THE INPUT START

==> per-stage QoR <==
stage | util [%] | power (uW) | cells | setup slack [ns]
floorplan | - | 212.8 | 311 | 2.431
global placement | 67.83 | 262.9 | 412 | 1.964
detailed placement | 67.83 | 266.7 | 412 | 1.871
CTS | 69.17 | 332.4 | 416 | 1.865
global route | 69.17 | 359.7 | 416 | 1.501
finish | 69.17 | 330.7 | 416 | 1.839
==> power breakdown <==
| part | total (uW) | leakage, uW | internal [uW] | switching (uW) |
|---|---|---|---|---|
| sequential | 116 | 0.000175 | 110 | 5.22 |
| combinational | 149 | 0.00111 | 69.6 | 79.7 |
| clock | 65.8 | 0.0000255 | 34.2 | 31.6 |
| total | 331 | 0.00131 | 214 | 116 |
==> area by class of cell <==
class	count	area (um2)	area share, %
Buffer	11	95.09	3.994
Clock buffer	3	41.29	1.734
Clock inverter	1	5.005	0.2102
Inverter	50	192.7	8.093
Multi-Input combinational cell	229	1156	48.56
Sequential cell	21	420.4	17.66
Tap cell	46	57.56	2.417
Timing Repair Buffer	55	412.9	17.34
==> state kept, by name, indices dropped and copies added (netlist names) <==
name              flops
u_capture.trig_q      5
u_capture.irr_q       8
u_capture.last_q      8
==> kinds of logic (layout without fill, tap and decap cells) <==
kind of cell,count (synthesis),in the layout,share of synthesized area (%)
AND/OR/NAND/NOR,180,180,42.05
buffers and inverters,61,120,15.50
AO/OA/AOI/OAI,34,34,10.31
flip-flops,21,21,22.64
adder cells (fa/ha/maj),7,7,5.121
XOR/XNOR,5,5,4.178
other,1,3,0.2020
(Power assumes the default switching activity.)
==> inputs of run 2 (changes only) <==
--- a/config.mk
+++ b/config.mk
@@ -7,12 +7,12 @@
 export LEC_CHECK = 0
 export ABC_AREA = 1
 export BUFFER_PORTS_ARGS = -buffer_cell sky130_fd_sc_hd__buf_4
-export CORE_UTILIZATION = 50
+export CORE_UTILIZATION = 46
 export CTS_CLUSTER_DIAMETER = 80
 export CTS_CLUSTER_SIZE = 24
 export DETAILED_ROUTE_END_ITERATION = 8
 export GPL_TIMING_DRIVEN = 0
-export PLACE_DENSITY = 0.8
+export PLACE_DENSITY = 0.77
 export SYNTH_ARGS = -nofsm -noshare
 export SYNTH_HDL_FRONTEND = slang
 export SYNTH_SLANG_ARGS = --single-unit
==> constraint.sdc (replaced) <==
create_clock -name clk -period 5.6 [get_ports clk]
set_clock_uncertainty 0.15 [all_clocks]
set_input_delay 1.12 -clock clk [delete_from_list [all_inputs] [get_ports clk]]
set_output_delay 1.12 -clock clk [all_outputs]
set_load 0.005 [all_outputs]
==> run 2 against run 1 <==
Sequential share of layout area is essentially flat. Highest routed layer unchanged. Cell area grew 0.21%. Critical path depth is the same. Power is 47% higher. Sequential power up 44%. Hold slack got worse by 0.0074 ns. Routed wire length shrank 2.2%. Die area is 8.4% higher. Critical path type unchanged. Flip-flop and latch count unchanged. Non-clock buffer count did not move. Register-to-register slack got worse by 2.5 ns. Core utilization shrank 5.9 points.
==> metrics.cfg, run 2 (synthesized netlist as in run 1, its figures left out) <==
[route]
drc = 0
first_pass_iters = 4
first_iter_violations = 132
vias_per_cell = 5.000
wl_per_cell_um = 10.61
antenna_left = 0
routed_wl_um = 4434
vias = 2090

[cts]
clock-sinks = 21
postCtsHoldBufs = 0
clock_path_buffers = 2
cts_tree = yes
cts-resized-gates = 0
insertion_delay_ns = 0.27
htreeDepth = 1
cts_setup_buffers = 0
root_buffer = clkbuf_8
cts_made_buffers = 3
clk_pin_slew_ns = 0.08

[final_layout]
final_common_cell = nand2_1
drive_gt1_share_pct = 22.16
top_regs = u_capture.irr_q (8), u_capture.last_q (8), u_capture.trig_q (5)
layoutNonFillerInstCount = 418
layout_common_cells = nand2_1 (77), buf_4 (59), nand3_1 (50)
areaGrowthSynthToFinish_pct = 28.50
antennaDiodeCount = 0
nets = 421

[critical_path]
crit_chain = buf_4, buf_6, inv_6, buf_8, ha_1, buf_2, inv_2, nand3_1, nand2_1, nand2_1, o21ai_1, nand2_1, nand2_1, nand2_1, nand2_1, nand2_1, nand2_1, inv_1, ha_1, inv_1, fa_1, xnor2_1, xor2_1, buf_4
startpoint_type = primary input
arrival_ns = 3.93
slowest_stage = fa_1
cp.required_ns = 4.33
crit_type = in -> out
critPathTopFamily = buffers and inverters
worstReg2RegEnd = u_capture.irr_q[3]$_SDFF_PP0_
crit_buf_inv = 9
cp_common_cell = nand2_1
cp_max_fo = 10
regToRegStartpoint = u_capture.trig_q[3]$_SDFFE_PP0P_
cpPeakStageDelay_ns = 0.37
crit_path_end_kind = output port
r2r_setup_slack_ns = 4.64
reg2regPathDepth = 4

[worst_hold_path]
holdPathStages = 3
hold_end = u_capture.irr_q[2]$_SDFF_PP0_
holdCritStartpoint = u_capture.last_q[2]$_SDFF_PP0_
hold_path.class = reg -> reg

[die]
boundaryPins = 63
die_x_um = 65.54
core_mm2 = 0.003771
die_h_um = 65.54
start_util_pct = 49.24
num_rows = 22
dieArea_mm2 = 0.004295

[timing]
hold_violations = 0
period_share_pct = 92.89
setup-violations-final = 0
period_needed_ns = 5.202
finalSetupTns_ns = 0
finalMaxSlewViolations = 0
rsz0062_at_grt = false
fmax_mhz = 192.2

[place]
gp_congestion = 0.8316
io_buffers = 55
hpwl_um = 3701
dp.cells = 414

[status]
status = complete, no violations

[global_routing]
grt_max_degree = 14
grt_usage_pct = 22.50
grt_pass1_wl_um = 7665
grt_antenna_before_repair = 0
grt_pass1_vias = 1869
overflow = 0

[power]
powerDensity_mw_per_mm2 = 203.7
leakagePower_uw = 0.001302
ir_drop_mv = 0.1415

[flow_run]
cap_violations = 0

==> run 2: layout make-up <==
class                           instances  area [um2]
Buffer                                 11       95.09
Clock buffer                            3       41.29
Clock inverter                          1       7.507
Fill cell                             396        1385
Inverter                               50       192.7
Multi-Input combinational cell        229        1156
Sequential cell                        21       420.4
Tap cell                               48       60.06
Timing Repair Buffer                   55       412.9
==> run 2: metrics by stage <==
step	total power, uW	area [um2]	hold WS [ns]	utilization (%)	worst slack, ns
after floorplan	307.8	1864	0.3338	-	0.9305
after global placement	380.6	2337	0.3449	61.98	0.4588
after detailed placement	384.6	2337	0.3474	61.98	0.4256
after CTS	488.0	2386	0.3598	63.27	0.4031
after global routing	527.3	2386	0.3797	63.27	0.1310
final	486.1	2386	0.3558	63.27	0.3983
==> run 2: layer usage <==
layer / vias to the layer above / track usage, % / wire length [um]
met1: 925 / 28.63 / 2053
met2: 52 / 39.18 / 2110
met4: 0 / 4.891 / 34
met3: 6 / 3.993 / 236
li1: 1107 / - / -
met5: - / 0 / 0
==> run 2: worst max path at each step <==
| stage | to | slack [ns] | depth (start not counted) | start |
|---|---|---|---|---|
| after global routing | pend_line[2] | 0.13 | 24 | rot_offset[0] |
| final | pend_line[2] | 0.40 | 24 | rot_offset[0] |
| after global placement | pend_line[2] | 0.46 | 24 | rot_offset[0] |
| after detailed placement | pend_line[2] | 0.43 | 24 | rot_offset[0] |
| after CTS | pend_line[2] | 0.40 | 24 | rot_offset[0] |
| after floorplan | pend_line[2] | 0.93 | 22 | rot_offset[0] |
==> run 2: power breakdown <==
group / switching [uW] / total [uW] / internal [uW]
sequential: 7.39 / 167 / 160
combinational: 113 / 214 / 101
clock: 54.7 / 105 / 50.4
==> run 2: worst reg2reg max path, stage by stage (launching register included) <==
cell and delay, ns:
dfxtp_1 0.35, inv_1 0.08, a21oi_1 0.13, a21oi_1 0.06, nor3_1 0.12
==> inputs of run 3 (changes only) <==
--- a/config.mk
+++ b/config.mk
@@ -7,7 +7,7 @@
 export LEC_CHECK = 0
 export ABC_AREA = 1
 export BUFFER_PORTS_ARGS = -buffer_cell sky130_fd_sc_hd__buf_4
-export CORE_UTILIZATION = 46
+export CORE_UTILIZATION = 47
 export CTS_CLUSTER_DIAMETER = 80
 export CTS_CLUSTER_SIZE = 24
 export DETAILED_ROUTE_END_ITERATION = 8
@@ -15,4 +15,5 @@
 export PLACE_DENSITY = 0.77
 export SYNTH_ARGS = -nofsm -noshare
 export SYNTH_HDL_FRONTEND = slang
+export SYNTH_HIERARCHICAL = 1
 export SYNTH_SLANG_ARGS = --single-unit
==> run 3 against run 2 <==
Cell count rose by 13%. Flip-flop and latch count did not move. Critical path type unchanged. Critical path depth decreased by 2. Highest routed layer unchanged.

THE INPUT END

## THE TASK
How many lines of the listing include the string "against"? Answer with the number alone.

## ANSWER TO THE PROBLEM
2